### Working data
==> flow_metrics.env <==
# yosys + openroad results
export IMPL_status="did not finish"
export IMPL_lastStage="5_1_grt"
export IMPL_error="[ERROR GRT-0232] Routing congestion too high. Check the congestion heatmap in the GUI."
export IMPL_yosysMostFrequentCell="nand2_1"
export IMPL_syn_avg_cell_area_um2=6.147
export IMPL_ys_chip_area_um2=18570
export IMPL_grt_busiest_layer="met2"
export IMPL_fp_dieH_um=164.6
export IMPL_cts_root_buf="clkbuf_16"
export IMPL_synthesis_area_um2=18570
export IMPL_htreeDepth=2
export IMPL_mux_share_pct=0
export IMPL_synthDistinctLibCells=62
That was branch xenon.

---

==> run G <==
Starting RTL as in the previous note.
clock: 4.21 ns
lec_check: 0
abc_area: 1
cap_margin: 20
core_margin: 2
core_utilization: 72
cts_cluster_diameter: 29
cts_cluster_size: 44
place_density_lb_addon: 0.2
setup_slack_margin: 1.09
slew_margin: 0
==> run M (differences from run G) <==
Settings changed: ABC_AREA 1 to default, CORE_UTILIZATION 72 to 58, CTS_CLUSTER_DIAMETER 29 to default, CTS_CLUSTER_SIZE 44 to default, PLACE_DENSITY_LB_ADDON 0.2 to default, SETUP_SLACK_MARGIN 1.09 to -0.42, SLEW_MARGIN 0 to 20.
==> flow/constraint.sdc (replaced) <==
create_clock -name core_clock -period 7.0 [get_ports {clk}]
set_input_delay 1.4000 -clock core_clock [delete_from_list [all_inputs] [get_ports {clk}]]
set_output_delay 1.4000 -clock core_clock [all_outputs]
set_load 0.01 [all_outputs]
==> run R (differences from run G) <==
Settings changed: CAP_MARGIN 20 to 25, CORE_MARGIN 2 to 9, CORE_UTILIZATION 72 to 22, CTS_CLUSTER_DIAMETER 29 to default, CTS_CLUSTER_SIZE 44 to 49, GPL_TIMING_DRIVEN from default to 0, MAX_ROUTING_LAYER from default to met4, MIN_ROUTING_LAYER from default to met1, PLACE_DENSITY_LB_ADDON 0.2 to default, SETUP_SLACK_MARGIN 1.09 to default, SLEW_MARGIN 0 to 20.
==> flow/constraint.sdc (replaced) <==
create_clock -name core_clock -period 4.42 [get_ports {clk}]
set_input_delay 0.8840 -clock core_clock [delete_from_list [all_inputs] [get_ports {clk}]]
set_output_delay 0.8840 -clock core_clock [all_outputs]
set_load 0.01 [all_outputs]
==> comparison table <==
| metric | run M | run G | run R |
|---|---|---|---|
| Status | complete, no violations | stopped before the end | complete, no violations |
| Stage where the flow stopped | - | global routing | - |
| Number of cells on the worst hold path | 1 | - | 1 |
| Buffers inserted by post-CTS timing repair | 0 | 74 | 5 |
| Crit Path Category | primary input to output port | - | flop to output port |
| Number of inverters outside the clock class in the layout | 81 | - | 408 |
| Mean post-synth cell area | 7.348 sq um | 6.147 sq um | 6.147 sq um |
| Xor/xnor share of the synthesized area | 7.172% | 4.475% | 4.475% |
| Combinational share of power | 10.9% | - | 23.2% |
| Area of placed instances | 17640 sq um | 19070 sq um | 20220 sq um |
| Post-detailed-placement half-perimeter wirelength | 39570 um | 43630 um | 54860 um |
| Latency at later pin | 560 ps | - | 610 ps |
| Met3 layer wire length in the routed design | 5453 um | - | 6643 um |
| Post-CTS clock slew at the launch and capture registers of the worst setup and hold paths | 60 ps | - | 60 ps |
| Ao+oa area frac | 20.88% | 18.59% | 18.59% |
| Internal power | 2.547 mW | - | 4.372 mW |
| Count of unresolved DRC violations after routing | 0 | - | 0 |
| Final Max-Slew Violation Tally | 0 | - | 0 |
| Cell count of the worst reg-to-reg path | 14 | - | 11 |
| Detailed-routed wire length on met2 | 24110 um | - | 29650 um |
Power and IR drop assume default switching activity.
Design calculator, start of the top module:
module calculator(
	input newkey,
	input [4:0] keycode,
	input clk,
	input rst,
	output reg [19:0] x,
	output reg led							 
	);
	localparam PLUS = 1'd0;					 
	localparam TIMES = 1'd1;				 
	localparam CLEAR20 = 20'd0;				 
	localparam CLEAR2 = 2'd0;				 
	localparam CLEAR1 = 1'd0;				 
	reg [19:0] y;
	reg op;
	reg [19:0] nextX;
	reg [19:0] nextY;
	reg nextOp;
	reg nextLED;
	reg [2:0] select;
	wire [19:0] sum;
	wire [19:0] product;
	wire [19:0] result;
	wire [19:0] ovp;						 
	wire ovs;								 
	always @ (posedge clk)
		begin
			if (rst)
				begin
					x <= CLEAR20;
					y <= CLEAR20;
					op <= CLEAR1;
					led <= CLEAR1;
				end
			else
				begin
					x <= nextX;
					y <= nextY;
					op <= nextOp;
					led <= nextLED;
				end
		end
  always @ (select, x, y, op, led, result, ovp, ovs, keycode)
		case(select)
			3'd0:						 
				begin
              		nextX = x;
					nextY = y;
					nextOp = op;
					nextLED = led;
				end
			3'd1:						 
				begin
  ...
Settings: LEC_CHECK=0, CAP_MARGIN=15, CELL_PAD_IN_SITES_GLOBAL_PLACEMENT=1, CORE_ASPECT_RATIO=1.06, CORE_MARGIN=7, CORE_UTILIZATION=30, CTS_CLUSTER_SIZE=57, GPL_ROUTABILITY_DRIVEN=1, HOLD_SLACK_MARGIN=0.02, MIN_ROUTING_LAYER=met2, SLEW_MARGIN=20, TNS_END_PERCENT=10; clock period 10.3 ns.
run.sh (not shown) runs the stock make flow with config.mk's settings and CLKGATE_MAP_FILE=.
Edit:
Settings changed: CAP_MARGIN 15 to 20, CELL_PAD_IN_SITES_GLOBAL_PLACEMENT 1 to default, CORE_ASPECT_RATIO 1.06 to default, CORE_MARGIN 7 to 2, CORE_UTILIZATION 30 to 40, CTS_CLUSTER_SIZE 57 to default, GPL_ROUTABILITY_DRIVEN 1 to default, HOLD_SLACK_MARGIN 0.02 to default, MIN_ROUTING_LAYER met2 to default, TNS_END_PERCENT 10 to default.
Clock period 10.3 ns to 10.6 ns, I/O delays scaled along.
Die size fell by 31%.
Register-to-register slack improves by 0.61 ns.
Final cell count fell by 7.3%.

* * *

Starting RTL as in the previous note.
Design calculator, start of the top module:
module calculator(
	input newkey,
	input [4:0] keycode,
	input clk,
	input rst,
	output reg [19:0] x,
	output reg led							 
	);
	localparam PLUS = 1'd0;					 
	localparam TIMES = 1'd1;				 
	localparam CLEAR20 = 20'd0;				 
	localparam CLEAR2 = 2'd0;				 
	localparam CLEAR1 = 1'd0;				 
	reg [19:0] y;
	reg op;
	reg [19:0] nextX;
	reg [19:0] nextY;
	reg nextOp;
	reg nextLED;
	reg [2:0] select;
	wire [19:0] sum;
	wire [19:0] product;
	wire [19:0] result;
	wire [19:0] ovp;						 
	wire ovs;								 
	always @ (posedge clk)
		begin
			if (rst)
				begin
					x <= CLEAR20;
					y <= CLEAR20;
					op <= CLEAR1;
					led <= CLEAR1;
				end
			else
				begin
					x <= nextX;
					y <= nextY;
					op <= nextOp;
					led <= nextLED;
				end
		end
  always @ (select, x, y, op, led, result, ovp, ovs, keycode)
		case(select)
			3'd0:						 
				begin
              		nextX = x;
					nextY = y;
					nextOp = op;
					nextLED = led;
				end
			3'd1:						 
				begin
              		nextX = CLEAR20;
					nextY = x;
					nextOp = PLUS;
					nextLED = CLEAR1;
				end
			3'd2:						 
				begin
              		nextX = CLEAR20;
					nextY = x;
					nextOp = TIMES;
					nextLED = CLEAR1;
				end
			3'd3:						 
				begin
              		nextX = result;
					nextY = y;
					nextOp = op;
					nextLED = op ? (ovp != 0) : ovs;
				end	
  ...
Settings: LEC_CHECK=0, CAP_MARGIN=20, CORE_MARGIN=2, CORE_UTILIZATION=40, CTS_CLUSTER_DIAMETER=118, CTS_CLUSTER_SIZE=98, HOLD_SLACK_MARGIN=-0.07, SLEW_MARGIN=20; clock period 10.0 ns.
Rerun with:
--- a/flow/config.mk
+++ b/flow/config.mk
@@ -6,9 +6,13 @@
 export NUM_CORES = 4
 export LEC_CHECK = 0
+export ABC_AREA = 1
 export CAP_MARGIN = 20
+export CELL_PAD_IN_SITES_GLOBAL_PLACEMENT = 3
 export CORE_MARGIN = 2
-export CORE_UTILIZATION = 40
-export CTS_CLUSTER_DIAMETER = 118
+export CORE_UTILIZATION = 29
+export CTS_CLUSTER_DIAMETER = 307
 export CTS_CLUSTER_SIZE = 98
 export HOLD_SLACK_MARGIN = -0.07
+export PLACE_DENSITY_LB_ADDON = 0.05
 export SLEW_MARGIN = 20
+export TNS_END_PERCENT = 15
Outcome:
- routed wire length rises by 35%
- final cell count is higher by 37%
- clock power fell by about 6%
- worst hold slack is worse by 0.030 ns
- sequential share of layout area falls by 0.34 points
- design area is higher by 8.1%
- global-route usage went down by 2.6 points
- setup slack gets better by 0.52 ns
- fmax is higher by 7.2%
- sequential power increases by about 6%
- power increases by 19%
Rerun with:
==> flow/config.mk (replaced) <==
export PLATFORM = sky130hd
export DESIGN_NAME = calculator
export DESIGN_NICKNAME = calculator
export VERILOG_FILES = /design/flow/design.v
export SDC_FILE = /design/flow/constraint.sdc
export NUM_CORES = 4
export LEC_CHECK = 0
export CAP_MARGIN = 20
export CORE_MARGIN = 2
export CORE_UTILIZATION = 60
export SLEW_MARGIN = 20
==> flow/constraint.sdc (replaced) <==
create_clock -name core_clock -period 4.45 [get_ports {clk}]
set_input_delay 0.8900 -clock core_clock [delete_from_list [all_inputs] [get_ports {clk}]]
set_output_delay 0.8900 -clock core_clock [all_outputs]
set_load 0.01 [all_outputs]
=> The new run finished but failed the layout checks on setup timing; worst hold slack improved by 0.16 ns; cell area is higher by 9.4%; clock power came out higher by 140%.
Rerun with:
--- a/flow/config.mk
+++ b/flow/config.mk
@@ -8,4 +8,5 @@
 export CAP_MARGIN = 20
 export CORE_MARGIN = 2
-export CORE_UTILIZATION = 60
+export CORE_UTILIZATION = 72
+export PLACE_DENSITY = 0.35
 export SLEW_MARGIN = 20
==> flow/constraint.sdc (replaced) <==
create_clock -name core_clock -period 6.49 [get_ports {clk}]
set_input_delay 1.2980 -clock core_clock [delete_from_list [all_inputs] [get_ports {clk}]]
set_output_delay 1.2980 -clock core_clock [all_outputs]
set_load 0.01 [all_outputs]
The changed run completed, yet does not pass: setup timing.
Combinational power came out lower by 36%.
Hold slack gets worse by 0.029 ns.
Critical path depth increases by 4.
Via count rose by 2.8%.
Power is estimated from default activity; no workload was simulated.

### Description of the task
Reproduce exactly, and only, the part of the listing above that begins at the line with "slew_margin: 0" and goes on through the line with "um | 54860 um |".

### Your response
slew_margin: 0
==> run M (differences from run G) <==
Settings changed: ABC_AREA 1 to default, CORE_UTILIZATION 72 to 58, CTS_CLUSTER_DIAMETER 29 to default, CTS_CLUSTER_SIZE 44 to default, PLACE_DENSITY_LB_ADDON 0.2 to default, SETUP_SLACK_MARGIN 1.09 to -0.42, SLEW_MARGIN 0 to 20.
==> flow/constraint.sdc (replaced) <==
create_clock -name core_clock -period 7.0 [get_ports {clk}]
set_input_delay 1.4000 -clock core_clock [delete_from_list [all_inputs] [get_ports {clk}]]
set_output_delay 1.4000 -clock core_clock [all_outputs]
set_load 0.01 [all_outputs]
==> run R (differences from run G) <==
Settings changed: CAP_MARGIN 20 to 25, CORE_MARGIN 2 to 9, CORE_UTILIZATION 72 to 22, CTS_CLUSTER_DIAMETER 29 to default, CTS_CLUSTER_SIZE 44 to 49, GPL_TIMING_DRIVEN from default to 0, MAX_ROUTING_LAYER from default to met4, MIN_ROUTING_LAYER from default to met1, PLACE_DENSITY_LB_ADDON 0.2 to default, SETUP_SLACK_MARGIN 1.09 to default, SLEW_MARGIN 0 to 20.
==> flow/constraint.sdc (replaced) <==
create_clock -name core_clock -period 4.42 [get_ports {clk}]
set_input_delay 0.8840 -clock core_clock [delete_from_list [all_inputs] [get_ports {clk}]]
set_output_delay 0.8840 -clock core_clock [all_outputs]
set_load 0.01 [all_outputs]
==> comparison table <==
| metric | run M | run G | run R |
|---|---|---|---|
| Status | complete, no violations | stopped before the end | complete, no violations |
| Stage where the flow stopped | - | global routing | - |
| Number of cells on the worst hold path | 1 | - | 1 |
| Buffers inserted by post-CTS timing repair | 0 | 74 | 5 |
| Crit Path Category | primary input to output port | - | flop to output port |
| Number of inverters outside the clock class in the layout | 81 | - | 408 |
| Mean post-synth cell area | 7.348 sq um | 6.147 sq um | 6.147 sq um |
| Xor/xnor share of the synthesized area | 7.172% | 4.475% | 4.475% |
| Combinational share of power | 10.9% | - | 23.2% |
| Area of placed instances | 17640 sq um | 19070 sq um | 20220 sq um |
| Post-detailed-placement half-perimeter wirelength | 39570 um | 43630 um | 54860 um |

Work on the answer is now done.